USA TODAY International Edition
Why stalls happen — and how to control them
Q: Did you ever practice actual ( not simulated) stall recoveries while an active captain?
— Bob Dienes, Tampa
A: Yes, I did some flight test work on the Fokker F- 28 and B737. In both airplanes, we did full stalls. This is not usual, and many pilots have not fully stalled a transport jet. Fully stalling the actual airplane is usually left to test pilots.
Q: If you are flying into the wind just a bit above stall speed and then make a sharp turn to downwind, will you stall?

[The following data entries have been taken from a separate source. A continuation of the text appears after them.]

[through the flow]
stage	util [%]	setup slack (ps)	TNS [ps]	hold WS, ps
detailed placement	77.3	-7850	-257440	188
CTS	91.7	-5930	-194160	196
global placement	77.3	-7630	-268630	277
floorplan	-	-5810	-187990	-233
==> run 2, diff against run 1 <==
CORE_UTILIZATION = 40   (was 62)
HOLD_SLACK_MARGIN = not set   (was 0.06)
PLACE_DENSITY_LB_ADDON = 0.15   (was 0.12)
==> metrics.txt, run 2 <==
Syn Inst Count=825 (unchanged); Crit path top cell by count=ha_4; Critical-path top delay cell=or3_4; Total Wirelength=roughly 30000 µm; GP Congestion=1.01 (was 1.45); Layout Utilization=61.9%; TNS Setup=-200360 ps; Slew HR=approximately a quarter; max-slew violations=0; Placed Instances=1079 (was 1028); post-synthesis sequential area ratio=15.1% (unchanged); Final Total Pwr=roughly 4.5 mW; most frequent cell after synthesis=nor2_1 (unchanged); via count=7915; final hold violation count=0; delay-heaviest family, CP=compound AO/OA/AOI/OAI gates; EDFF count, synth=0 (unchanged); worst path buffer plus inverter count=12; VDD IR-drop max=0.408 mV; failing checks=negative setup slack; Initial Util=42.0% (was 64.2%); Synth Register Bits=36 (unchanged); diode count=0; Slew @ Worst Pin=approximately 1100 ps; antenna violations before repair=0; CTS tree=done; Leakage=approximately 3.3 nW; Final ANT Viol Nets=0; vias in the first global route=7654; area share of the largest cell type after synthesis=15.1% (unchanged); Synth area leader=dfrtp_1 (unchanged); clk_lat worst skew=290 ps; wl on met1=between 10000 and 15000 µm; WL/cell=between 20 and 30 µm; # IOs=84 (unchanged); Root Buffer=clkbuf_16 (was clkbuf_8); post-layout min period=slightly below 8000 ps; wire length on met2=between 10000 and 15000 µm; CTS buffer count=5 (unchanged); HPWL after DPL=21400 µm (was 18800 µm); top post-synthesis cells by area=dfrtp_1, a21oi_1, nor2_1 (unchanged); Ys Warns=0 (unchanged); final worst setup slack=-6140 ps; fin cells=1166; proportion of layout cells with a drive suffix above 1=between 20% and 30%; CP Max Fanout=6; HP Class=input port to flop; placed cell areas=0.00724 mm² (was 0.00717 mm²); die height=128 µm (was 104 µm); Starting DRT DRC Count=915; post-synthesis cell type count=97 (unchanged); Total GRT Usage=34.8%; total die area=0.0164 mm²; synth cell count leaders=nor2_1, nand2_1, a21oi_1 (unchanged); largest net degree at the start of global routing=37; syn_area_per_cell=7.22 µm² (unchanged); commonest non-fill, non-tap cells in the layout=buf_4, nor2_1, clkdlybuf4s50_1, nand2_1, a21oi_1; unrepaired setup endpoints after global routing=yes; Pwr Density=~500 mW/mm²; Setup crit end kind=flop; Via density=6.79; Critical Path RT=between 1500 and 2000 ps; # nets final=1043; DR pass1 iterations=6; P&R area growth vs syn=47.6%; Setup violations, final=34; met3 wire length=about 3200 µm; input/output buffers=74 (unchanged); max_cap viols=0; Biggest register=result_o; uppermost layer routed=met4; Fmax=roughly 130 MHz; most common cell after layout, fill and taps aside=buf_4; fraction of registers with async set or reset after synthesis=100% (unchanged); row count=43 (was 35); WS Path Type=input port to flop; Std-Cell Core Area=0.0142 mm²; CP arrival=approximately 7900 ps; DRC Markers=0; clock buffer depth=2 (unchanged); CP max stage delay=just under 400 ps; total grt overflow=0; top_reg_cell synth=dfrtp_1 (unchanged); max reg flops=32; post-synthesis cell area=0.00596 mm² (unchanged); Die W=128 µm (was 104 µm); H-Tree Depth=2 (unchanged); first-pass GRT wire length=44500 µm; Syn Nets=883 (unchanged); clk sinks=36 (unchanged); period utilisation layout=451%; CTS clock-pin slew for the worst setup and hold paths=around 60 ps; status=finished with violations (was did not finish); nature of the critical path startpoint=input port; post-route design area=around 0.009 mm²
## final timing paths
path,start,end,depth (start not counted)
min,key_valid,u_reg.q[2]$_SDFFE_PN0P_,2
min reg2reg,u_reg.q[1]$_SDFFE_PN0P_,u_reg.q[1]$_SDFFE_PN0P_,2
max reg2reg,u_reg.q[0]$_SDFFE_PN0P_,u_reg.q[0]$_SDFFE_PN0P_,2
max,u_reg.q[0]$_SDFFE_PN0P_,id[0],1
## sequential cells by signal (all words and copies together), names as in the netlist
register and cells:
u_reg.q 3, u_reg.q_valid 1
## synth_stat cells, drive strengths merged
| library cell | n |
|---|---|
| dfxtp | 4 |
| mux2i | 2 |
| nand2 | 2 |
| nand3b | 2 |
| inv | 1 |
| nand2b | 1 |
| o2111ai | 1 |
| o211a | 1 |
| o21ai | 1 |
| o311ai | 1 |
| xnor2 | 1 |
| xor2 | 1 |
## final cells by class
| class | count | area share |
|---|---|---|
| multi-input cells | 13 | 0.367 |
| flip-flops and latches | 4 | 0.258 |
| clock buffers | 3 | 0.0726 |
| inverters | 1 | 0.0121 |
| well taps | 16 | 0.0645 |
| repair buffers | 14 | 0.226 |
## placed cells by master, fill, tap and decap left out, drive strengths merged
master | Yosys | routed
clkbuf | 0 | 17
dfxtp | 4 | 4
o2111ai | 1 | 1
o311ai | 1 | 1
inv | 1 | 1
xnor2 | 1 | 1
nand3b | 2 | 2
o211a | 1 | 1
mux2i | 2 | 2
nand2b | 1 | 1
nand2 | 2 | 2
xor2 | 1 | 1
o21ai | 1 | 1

— David Soom, Sparks, Nev.
A: It is possible that you will. If you make a very sharp turn downwind, allowing the airflow to slow, then a stall could result. If the wind suddenly shifts from a headwind to a tailwind, a stall can occur ( this would be a wind shear condition).
The determining factor is whether the airflow detaches from the wing. If the turn is slow enough that the air remains attached, then it will not stall.
Q: You have said that stalls are not related to engine power. If that’s so, why couldn’t Capt. Chesley Sullenberger’s plane make it back to LaGuardia or another airfield?
— Brian, Monument, Colo.
A: Speed is related to lift, and insufficient speed results in a stall. Stalls are not related to engine power. The engines provide thrust, making it possible to fly in level or climbing flight. Without thrust, the only means to keep air flowing over the wing is to trade altitude for airspeed ( potential energy into kinetic energy).
In the 2009 case of US Airways 1549, when the engines failed, Sullenberger had to trade altitude to maintain the necessary airflow. He would have run out of altitude before reaching LaGuardia Airport; the best option was the Hudson River landing.